Çalışmanın bir diğer yazarı Benjamin Parmenter, "Günde yaklaşık 500 mg flavonoid alımı, herhangi bir nedenden ölüm riskinde yüzde 16, kardiyovasküler hastalık, tip 2 diyabet ve solunum yolu hastalıkları riskinde yüzde 10 azalmayla ilişkilendirildi" diyor.

Bu, aşağı yukarı iki fincan çay içerek tüketilen flavonoid miktarına eşit.

40 ila 70 yaşındaki en az 120 bin kişiyi 10 yıldan uzun süre boyunca izleyen bu çalışma, sadece yüksek miktarda flavonoid tüketmenin ötesinde, flavonoidlerin çeşitli kaynaklardan alınmasının faydalarını vurgulayan ilk çalışma.

Bulgular, daha fazla flavonoid içeren gıdaları bunları daha da çeşitlendirerek tüketmenin, tek bir kaynaktan tüketmeye kıyasla sağlık sorunlarını azaltmakta daha iyi olabileceğini gösteriyor.

Araştırma, renk çeşitliliğine sahip gıdalar tüketmenin sağlığı korumada paha biçilmez olduğu yönündeki yaygın inanışla da örtüşüyor.

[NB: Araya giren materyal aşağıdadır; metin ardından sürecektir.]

Background: an optimization exercise with open tools, aiming at small area, a short achievable clock period and few clock cycles per item. Do not read the settings as production practice.
At most, simulation tests tie the RTL to the original design; equivalence was not proved.
The RTL of run 1 was laid out without a check of its function.
Power is estimated from default activity; no workload was simulated.

==> flow/design.v, too long to show whole: its modules and the start of the top module <==
// module conv2d_stream: 1078 lines
module conv2d_stream #(
    parameter int DATA_W = 8,
    parameter int COEF_W = 8,
    parameter int IMG_W  = 8,
    parameter int IMG_H  = 8,
    parameter int ACC_W  = 20,
    parameter int SHIFT  = 4,
    parameter int OUT_W  = 16
) (
    input  logic              clk,
    input  logic              in_st,
    input  logic              coef_we,
    input  logic [3:0]        coef_addr,
    input  logic [COEF_W-1:0] coef_din,
    input  logic              pix_valid,
    output logic              pix_ready,
    input  logic [DATA_W-1:0] pix_din,
    output logic [OUT_W-1:0]  dout,
    output logic              out_st,
    input  logic              out_ready,
    output logic              frame_done
);
  // ...
==> flow/flow/run.sh <==
#!/bin/bash
# Standard ORFS layout, with one netlist step between synthesis and floorplan:
# flow/polfix.py re-chooses full-adder and AND/NAND polarities to drop inverters.
set -euo pipefail
R=orfs/results/${FLOW_PLATFORM:-sky130hd}/conv2d_stream/base
bash standard.sh synth > synth.log 2>&1
cp $R/1_2_yosys.v $R/1_2_yosys.orig.v
python3 flow/polfix.py $R/1_2_yosys.orig.v $R/1_2_yosys.pf.v > polfix.log 2>&1
cp $R/1_2_yosys.pf.v $R/1_2_yosys.v
touch $R/1_2_yosys.v
bash standard.sh finish > finish.log 2>&1
grep -c polinv_ $R/1_2_yosys.v >> polfix.log || true
==> flow/flow/polfix.py <==
#!/usr/bin/env python3
"""Re-choose the polarity of full adders and two-input AND/NAND gates in a mapped
sky130hd netlist so that fewer inverters are needed.

A full adder is self-dual: FA(~a, ~b, ~c) = (~sum, ~carry).  So any fa cell may be
fed complemented inputs if its consumers take its outputs complemented.  An and2
cell may become a nand2 (and back) the same way.  The netlist's inverters are taken
out, each signal is given the polarity that needs the fewest inverters, and one
inverter per signal is put back where a consumer still needs the other polarity.
Registers, ports and all other cells are left as they are.

usage: polfix.py IN.v OUT.v
"""
import re
import sys

INV_AREA = 3.7536
FLEX = {  # type -> (complement type, area)
    "sky130_fd_sc_hd__and2_1": ("sky130_fd_sc_hd__nand2_1", 6.256),
    "sky130_fd_sc_hd__and2_0": ("sky130_fd_sc_hd__nand2_1", 6.256),
    "sky130_fd_sc_hd__nand2_1": ("sky130_fd_sc_hd__and2_1", 3.7536),
}
FA_TYPES = {"sky130_fd_sc_hd__fa_1", "sky130_fd_sc_hd__fa_2", "sky130_fd_sc_hd__fa_4"}
INV_TYPES = {"sky130_fd_sc_hd__inv_1", "sky130_fd_sc_hd__inv_2", "sky130_fd_sc_hd__clkinv_1"}
OUT_PINS = {"X", "Y", "Q", "Q_N", "SUM", "COUT", "HI", "LO"}

src = open(sys.argv[1]).read()
mod_m = re.search(r"module\s+(\w+)\s*\((.*?)\);", src, re.S)
body_start = mod_m.end()
end_i = src.rindex("endmodule")

cell_re = re.compile(r"^\s*(sky130_fd_sc_hd__\w+)\s+(\S+)\s*\((.*?)\);", re.S | re.M)
pin_re = re.compile(r"\.(\w+)\(\s*(.*?)\s*\)\s*(?:,|$)", re.S)

cells = []
for m in cell_re.finditer(src, body_start, end_i):
    typ, name, body = m.group(1), m.group(2), m.group(3)
    pins = [(p, n.strip()) for p, n in pin_re.findall(body)]
    cells.append({"type": typ, "name": name, "pins": pins, "span": (m.start(), m.end())})

ports = set()
for m in re.finditer(r"^\s*(input|output|inout)\s+(?:wire\s+)?(\[[^\]]*\]\s*)?(\\\S+|\w+)", src[body_start:end_i], re.M):
    ports.add(m.group(3))


def port_of(net):
    b = net.split("[")[0].strip()
    return b in ports or net in ports


if re.search(r"^\s*assign\b", src[body_start:end_i], re.M):
    sys.exit("assign statements are not handled")

driver = {}
loads = {}
for ci, c in enumerate(cells):
    for p, n in c["pins"]:
        if p in OUT_PINS:
            driver[n] = (ci, p)
        else:
            loads.setdefault(n, []).append((ci, p))

# removable inverters: neither side touches a port
removable = set()
for ci, c in enumerate(cells):
    if c["type"] in INV_TYPES:
        d = dict(c["pins"])
        if not port_of(d["A"]) and not port_of(d["Y"]):
            removable.add(ci)


def root(n):
    p = 0
    seen = 0
    while n in driver and driver[n][0] in removable:
        ci = driver[n][0]
        n = dict(cells[ci]["pins"])["A"]
        p ^= 1
        seen += 1
        if seen > 1000:
            raise Exception("inverter loop")
    return n, p


# variables: fa cells and flexible gates; state 1 = output physically complemented
var = {}
for ci, c in enumerate(cells):
    if c["type"] in FA_TYPES or c["type"] in FLEX:
        var[ci] = 0

# consumers of each root: list of (cell index or None, pin, parity)
cons = {}
for ci, c in enumerate(cells):
    if ci in removable:
        continue
    for p, n in c["pins"]:
        if p in OUT_PINS:
            continue
        r, par = root(n)
        cons.setdefault(r, []).append((ci, p, par))
# output ports as consumers wanting the true value
for n in list(driver):
    if port_of(n):
        r, par = root(n)
        cons.setdefault(r, []).append((None, n, par))

roots = set(cons)
root_driver = {}
for r in roots:
    if r in driver:
        ci, p = driver[r]
        root_driver[r] = ci
# roots driven by a variable cell
roots_of_cell = {}
for r, ci in root_driver.items():
    if ci in var:
        roots_of_cell.setdefault(ci, []).append(r)
# roots consumed by each fa cell
fa_in_roots = {}
for r, lst in cons.items():
    for ci, p, par in lst:
        if ci is not None and ci in var and cells[ci]["type"] in FA_TYPES:
            fa_in_roots.setdefault(ci, set()).add(r)


def root_cost(r):
    ci = root_driver.get(r)
    d = var.get(ci, 0) if ci is not None else 0
    need = False
    for cj, p, par in cons[r]:
        want = par
        if cj is not None and cj in var and cells[cj]["type"] in FA_TYPES:
            want ^= var[cj]
        if want != d:
            need = True
            break
    cost = INV_AREA if need else 0.0
    if ci is not None and ci in var and cells[ci]["type"] in FLEX:
        typ = cells[ci]["type"]
        cost += FLEX[typ][1] if var[ci] == 0 else FLEX[FLEX[typ][0]][1]
    return cost


def touched(ci):
    s = set(roots_of_cell.get(ci, []))
    s |= fa_in_roots.get(ci, set())
    return s


def total():
    return sum(root_cost(r) for r in roots)


before = total()
import random
random.seed(1)
flex_in = {}  # fa cell -> flexible cells driving its input roots
for ci in var:
    if cells[ci]["type"] in FA_TYPES:
        fl = set()
        for r in fa_in_roots.get(ci, ()):
            d = root_driver.get(r)
            if d is not None and d in var and cells[d]["type"] in FLEX:
                fl.add(d)
        flex_in[ci] = fl


def move_cells(ci):
    return [ci] + sorted(flex_in.get(ci, ()))


def local_cost(cs):
    t = set()
    for c in cs:
        t |= touched(c)
    return t


varlist = list(var)
cur = before
T = 4.0
iters = 300000
for it in range(iters):
    T = 4.0 * (1 - it / iters) + 0.01
    ci = random.choice(varlist)
    cs = [ci]
    if ci in flex_in and random.random() < 0.7:
        cs = move_cells(ci)
    t = local_cost(cs)
    c0 = sum(root_cost(r) for r in t)
    for c in cs:
        var[c] ^= 1
    c1 = sum(root_cost(r) for r in t)
    dlt = c1 - c0
    if dlt <= 0 or random.random() < pow(2.718281828, -dlt / T):
        cur += dlt
    else:
        for c in cs:
            var[c] ^= 1
improved = True
passes = 0
while improved and passes < 50:
    improved = False
    passes += 1
    for ci in varlist:
        for cs in ([ci], move_cells(ci)):
            t = local_cost(cs)
            c0 = sum(root_cost(r) for r in t)
            for c in cs:
                var[c] ^= 1
            c1 = sum(root_cost(r) for r in t)
            if c1 < c0 - 1e-9:
                improved = True
            else:
                for c in cs:
                    var[c] ^= 1
after = total()
print(f"polfix: {len(removable)} inverters taken out; cost {before:.1f} -> {after:.1f} um2 "
      f"after {passes} passes; {sum(var.values())} cells flipped", file=sys.stderr)

# rewrite
new_inv = {}   # root -> inverter output net
new_cells_txt = []
k = 0


def pname(r):
    """Name of the net the driver of root r drives: renamed when it carries the complement."""
    ci = root_driver.get(r)
    d = var.get(ci, 0) if ci is not None else 0
    if not d:
        return r
    if r.startswith(chr(92)):
        return r + "_pn"
    return r + "_pn"


def phys(r, want):
    """Net carrying root r with polarity want (1 = complemented)."""
    global k
    ci = root_driver.get(r)
    d = var.get(ci, 0) if ci is not None else 0
    if want == d:
        return pname(r)
    if r not in new_inv:
        k += 1
        y = f"polinv_{k}_y"
        new_inv[r] = y
        new_cells_txt.append(f"  sky130_fd_sc_hd__inv_1 polinv_{k} (\n    .A({pname(r)}{' ' if r.startswith(chr(92)) else ''}),\n    .Y({y})\n  );\n")
    return new_inv[r]


repl = {}
renamed = set()
for ci, c in enumerate(cells):
    if ci in removable:
        repl[ci] = ""
        continue
    typ = c["type"]
    if ci in var and typ in FLEX and var[ci]:
        typ = FLEX[typ][0]
    pins = []
    for p, n in c["pins"]:
        if p in OUT_PINS:
            if typ != c["type"]:
                p = "Y" if typ.startswith("sky130_fd_sc_hd__nand") else "X"
            if n in roots and pname(n) != n:
                renamed.add(pname(n))
                n = pname(n)
            pins.append((p, n))
        else:
            r, par = root(n)
            want = par
            if ci in var and c["type"] in FA_TYPES:
                want ^= var[ci]
            pins.append((p, phys(r, want)))
    txt = f"  {typ} {c['name']} (\n" + ",\n".join(f"    .{p}({n}{' ' if n.startswith(chr(92)) else ''})" for p, n in pins) + "\n  );"
    repl[ci] = txt

# output ports driven through removed inverters are not possible (ports excluded), but a port
# net that is a root consumer with parity must still be satisfied
for r, lst in cons.items():
    for cj, n, par in lst:
        if cj is None:
            ci = root_driver.get(r)
            d = var.get(ci, 0) if ci is not None else 0
            if n != r or par != d:
                sys.exit(f"port net {n} would change polarity")

out = []
pos = 0
for ci, c in enumerate(cells):
    a, b = c["span"]
    out.append(src[pos:a])
    out.append(("\n" if repl[ci] else "") + repl[ci])
    pos = b
tail = src[pos:]
decl = "".join(f"  wire {y};\n" for y in new_inv.values())
decl += "".join(f"  wire {y}{' ' if y.startswith(chr(92)) else ''};\n" for y in sorted(renamed))
out.append("\n" + "".join(new_cells_txt))
res = "".join(out) + tail
# declare the new wires right after the module header
res = res[:body_start] + "\n" + decl + res[body_start:]
open(sys.argv[2], "w").write(res)
==> flow/standard.sh <==
#!/bin/bash
# synth_recipe.tcl (not shown) runs the flow's synth.tcl, then flattens the netlist and writes it again
# the make line also repeats each setting of config.mk as NAME=value (left out here)
make -C /OpenROAD-flow-scripts/flow DESIGN_CONFIG=/design/flow/config.mk WORK_HOME=/design/flow/orfs CLKGATE_MAP_FILE= SYNTH_SCRIPT=/design/flow/synth_recipe.tcl "${@:-finish}"
==> flow/config.mk <==
export PLATFORM = sky130hd
export DESIGN_NAME = conv2d_stream
export DESIGN_NICKNAME = conv2d_stream
export VERILOG_FILES = /design/flow/design.v
export SDC_FILE = /design/flow/constraint.sdc
export NUM_CORES = 4
export LEC_CHECK = 0
export CAP_MARGIN = 20
export CORE_MARGIN = 2
export CORE_UTILIZATION = 60
export CTS_CLUSTER_DIAMETER = 100
export CTS_CLUSTER_SIZE = 24
export PLACE_DENSITY = 0.7
export SETUP_SLACK_MARGIN = 4.0
export SLEW_MARGIN = 20
==> flow/constraint.sdc <==
create_clock -name core_clock -period 6.5 [get_ports {clk}]
set_input_delay 1.3000 -clock core_clock [delete_from_list [all_inputs] [get_ports {clk}]]
set_output_delay 1.3000 -clock core_clock [all_outputs]
set_load 0.01 [all_outputs]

Çalışmanın yazarı Tilman Kuhn, "Flavonoid açısından zengin olanlar da dahil çeşitli renklerde meyve ve sebze tüketmek, sağlıklı bir yaşam tarzını sürdürmek için ihtiyaç duyulan vitamin ve besinleri alma ihtimalini artırıyor" diyor.

Dr. Cassidy, "Sonuçlar, net bir halk sağlığı mesajı veriyor" ifadelerini kullanıyor. 

Örneğin daha fazla çay içmek ve daha fazla çilek ve elma yemek gibi basit ve uygulanabilir beslenme değişikliklerinin, flavonoid açısından zengin gıdaların çeşitliliğini ve tüketimini artırmaya katkı sağlayarak uzun vadede sağlığı iyileştirme potansiyeli taşıdığını gösteriyor.